De thuisbasis
een schild Het vaderland van de Vikingen is de onderkant van Scandinavië. Scandinavië bestaat uit: Denemarken, Noorwegen, Zweden, Finland en Lapland. Maar de vikingen woonde maar in Denemarken, Noorwegen en Zweden
In Scandinavië woonden de gewone boeren (die ook Vikingen werden genoemd). Deze boeren bouwden van hout en teer grote en kleine staafkerken. Scandinavië erg bosachtig gelukkig maar want hout is een van de levensmiddelen van de vikingen. Want ze maakten van alles van hout zoals :
1. boten 2. huizen ( plus nog wat andere dingen) 3. vuur 4. gereedschappen 5. handvatten voor gereedschap (zoals: mes of bijl) 6. schilden
Gezellig aan de maaltijd
Ook leefden er dieren in Scandinavië als rendieren. Het land schap is bergachting. In het vaderland waren dorpen en steden net als nu. In de winter waren de viking mannen ook thuis en gebruikte al de spullen die ze in de vorige zomer hadden geplunderd. Als de vikingen thuis waren dan maakte ze vaak boten zij waren ook de eerste die boten met zeilen hadden.

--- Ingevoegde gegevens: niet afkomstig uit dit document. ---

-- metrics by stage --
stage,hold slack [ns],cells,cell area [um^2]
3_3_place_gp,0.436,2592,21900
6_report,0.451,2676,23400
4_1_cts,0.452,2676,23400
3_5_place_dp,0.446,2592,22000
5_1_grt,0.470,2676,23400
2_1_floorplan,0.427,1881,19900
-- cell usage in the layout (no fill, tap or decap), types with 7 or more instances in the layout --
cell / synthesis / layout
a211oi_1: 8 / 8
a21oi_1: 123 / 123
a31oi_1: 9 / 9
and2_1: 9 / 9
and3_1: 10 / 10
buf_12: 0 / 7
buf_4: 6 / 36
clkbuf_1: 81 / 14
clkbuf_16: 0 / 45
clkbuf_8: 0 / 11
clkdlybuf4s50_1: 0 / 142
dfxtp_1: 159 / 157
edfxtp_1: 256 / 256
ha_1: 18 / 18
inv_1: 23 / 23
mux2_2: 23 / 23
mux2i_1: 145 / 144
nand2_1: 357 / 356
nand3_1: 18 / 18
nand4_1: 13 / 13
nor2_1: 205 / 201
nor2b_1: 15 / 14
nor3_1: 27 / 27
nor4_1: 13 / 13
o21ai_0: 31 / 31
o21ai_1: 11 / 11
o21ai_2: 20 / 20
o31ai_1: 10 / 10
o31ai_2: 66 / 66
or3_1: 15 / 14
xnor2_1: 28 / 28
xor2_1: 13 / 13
What follows belongs to an exercise in optimizing a design on an open flow for small area; a production flow would make more cautious choices. In this exercise RTL edits were held to simulation tests only and were not proved equivalent to the original. Power figures rest on the tool's default switching activity, not on a simulated workload.

== run A ==
==> flow/design.v <==
package ahb_sram_pkg;
  localparam logic HRESP_OKAY    = 1'b0;
  localparam logic HRESP_ERROR   = 1'b1;
  localparam logic HTRANS_IDLE   = 1'b0;
  localparam logic HTRANS_ACTIVE = 1'b1;
endpackage
module ahb_sram_bit (
  input  logic i_clk,
  input  logic i_d,
  input  logic i_ld,
  input  logic i_hold,
  output logic o_q
);
  always_ff @(posedge i_clk) begin
    o_q <= (i_d & i_ld) | (o_q & i_hold);
  end
endmodule
module ahb_sram_rd2 (
  input  logic i_q0,
  input  logic i_sel0_n,
  input  logic i_q1,
  input  logic i_sel1_n,
  output logic o_zero
);
  assign o_zero = ~((i_q0 | i_sel0_n) & (i_q1 | i_sel1_n));
endmodule
Context: an optimization exercise on an open-source flow, tuned for small area. The choices shown serve that exercise and are no tape-out recipe. RTL that was checked went through simulation tests only; none was proved equivalent to the original. No activity file was given, so power comes from the tool's default toggle rates.

== run 1 ==
## proc
module proc (
  input  logic        clk,
  input  logic        rst,
  output logic        imemreq_val,
  output logic [31:0] imemreq_addr,
  input  logic [31:0] imemresp_data,
  output logic        dmemreq_val,
  output logic        dmemreq_type,    
  output logic [31:0] dmemreq_addr,
  output logic [31:0] dmemreq_wdata,
  input  logic [31:0] dmemresp_rdata
);
clock: 10.0 ns
lec_check: 0
cap_margin: 20
core_margin: 2
core_utilization: 60
cts_buf_list: sky130_fd_sc_hd__clkbuf_8
cts_cluster_diameter: 80
cts_cluster_size: 20
slew_margin: 20
standard.sh (not shown) runs the stock make flow with config.mk's settings and CLKGATE_MAP_FILE= SYNTH_SCRIPT=/design/flow/synth_recipe.tcl, a recipe that flattens the netlist after the stock synthesis.
==> flow/flow/run.sh <==
#!/bin/bash
# The standard layout (standard.sh), with two changes: the ports are
# buffered with the smallest buffer, and the clock tree uses clkbuf_8 leaf
# clusters of up to 20 flip-flops without dummy loads.
set -e
export BUFFER_PORTS_ARGS="-buffer_cell sky130_fd_sc_hd__buf_1"
export CTS_ARGS="-sink_clustering_enable -repair_clock_nets -dont_use_dummy_load -buf_list sky130_fd_sc_hd__clkbuf_8 -sink_clustering_size 20 -sink_clustering_max_diameter 80"
bash standard.sh > standard.log 2>&1
#### Input delta (run 2 over run 1)
==> flow/run.sh (new file) <==
#!/bin/bash
# synth_recipe.tcl (not shown) runs the flow's synth.tcl, then flattens the netlist and writes it again
# the make line also repeats each setting of config.mk as NAME=value (left out here)
make -C /OpenROAD-flow-scripts/flow DESIGN_CONFIG=/design/flow/config.mk WORK_HOME=/design/flow/orfs CLKGATE_MAP_FILE= SYNTH_SCRIPT=/design/flow/synth_recipe.tcl finish
removed: flow/flow/run.sh
removed: flow/standard.sh
==> comparison <==
Run 2 | stages: all done | timing, DRC, antenna: all pass
The share of cell area taken by flip-flops and latches in run 2 sits 2.7 points below the value recorded for run 1.
Number of global-route vias before repair for run 2: 181 up relative to run 1
Taking run 1 as the reference, in run 2 relative slew slack grew by 1.6 points; routed length per placed instance grew by 0.40 um; total power after layout grew by 1.2%; total of plain and repair buffers excluding clock buffers shrank by 2.
Across both runs, wire length was higher for run 2 than for run 1.
Re minimum setup slack in the final design: run 2 is 0.79 ns down on run 1.
Status: via total after detailed routing parity (run 1, run 2)

Setup of old:
proc, a different RTL version from the one above (not shown whole).
Size: ~1600 cells after synthesis, roughly 1100 flip-flops, roughly 170 I/O pins, roughly 0.027 mm2 of cells after synthesis.
clock: 10.0 ns
lec_check: 0
cap_margin: 20
core_margin: 2
core_utilization: 60
slew_margin: 20
==> flow/flow/run.sh <==
#!/bin/bash
# The standard layout (standard.sh), with two changes: the ports are
# buffered with the smallest buffer, and the clock tree uses clkbuf_8 leaf
# clusters of up to 20 flip-flops without dummy loads.
set -e
export BUFFER_PORTS_ARGS="-buffer_cell sky130_fd_sc_hd__buf_1"
export CTS_ARGS="-sink_clustering_enable -repair_clock_nets -dont_use_dummy_load -buf_list sky130_fd_sc_hd__clkbuf_8 -sink_clustering_size 20 -sink_clustering_max_diameter 80"
bash standard.sh > standard.log 2>&1
The following lists how new was set up differently from old:
==> flow/flow/run.sh <==
#!/bin/bash
# The standard layout (standard.sh), with two changes: the ports are
# buffered with the smallest buffer, and the clock tree uses clkbuf_8 leaf
# clusters of up to 20 flip-flops without dummy loads.
set -e
export BUFFER_PORTS_ARGS="-buffer_cell sky130_fd_sc_hd__buf_1"
export CTS_ARGS="-sink_clustering_enable -repair_clock_nets -dont_use_dummy_load -buf_list sky130_fd_sc_hd__clkbuf_8 -sink_clustering_size 16 -sink_clustering_max_diameter 60"
bash standard.sh > standard.log 2>&1
Results
Side by side, number of global-route vias before repair turned out higher in new than in old. Per the comparison of new with old, routed wire length increased 0.72%, cell-internal power rose 0.11 mW, static leakage increased by 0.84% relative to the old numbers, pre-CTS setup slack flat, critical path depth ~0 delta. From old to new the numbers moved as follows: total power went up; setup slack now larger; antenna cell count neither gained nor lost much; area taken by flip-flops and latches about even; net switching power figure now sits higher.
No functional check of the RTL was part of any run of this note.

Another version of the RTL of proc (not shown whole).
For scale: ~1100 flip-flops, roughly 27000 um2 of cells after synthesis.
clock: 10.0 ns
lec_check: 0
cap_margin: 20
core_margin: 2
core_utilization: 60
slew_margin: 20
==> flow/flow/run.sh <==
#!/bin/bash
# The standard layout (standard.sh), with two changes: the ports are
# buffered with the smallest buffer, and the clock tree uses clkbuf_8 leaf
# clusters of up to 20 flip-flops without dummy loads.
set -e
export BUFFER_PORTS_ARGS="-buffer_cell sky130_fd_sc_hd__buf_1"
export CTS_ARGS="-sink_clustering_enable -repair_clock_nets -dont_use_dummy_load -buf_list sky130_fd_sc_hd__clkbuf_8 -sink_clustering_size 22 -sink_clustering_max_diameter 70"
bash standard.sh > standard.log 2>&1
Edit:
--- a/flow/flow/run.sh
+++ b/flow/flow/run.sh
@@ -7 +7 @@
-export CTS_ARGS="-sink_clustering_enable -repair_clock_nets -dont_use_dummy_load -buf_list sky130_fd_sc_hd__clkbuf_8 -sink_clustering_size 22 -sink_clustering_max_diameter 70"
+export CTS_ARGS="-sink_clustering_enable -repair_clock_nets -dont_use_dummy_load -buf_list sky130_fd_sc_hd__clkbuf_8 -sink_clustering_size 20 -sink_clustering_max_diameter 80"
Result:
- wire length is higher by 0.90%
- worst setup slack got worse by 0.076 ns
- critical path depth does not change
- clock-buffer cell count came out higher by 8
- clock skew goes down by 0.026 ns
- via count rose by 0.42%
- global-route usage climbs by 0.30 points
- final cell count grows by 0.30%
- sequential power is about the same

De drie thuislanden hadden alle drie andere grondsoorten
De drie viking landen Noorwegen
De boerderijen lagen op de smalle, vlakke kuststrook langs de fjorden (inhammen van de zee), die zich diep in het land insneden. Zweden
In dit land van meren en naaldwouden woonden de meeste mensen in de centrale en zuidelijke districten, waar akkerland was. Denemarken
Denemarken was laaggelegen. Om de groeiende bevolking te kunnen voeden werden bosgebieden gerooid voor de landbouw en de veeteelt.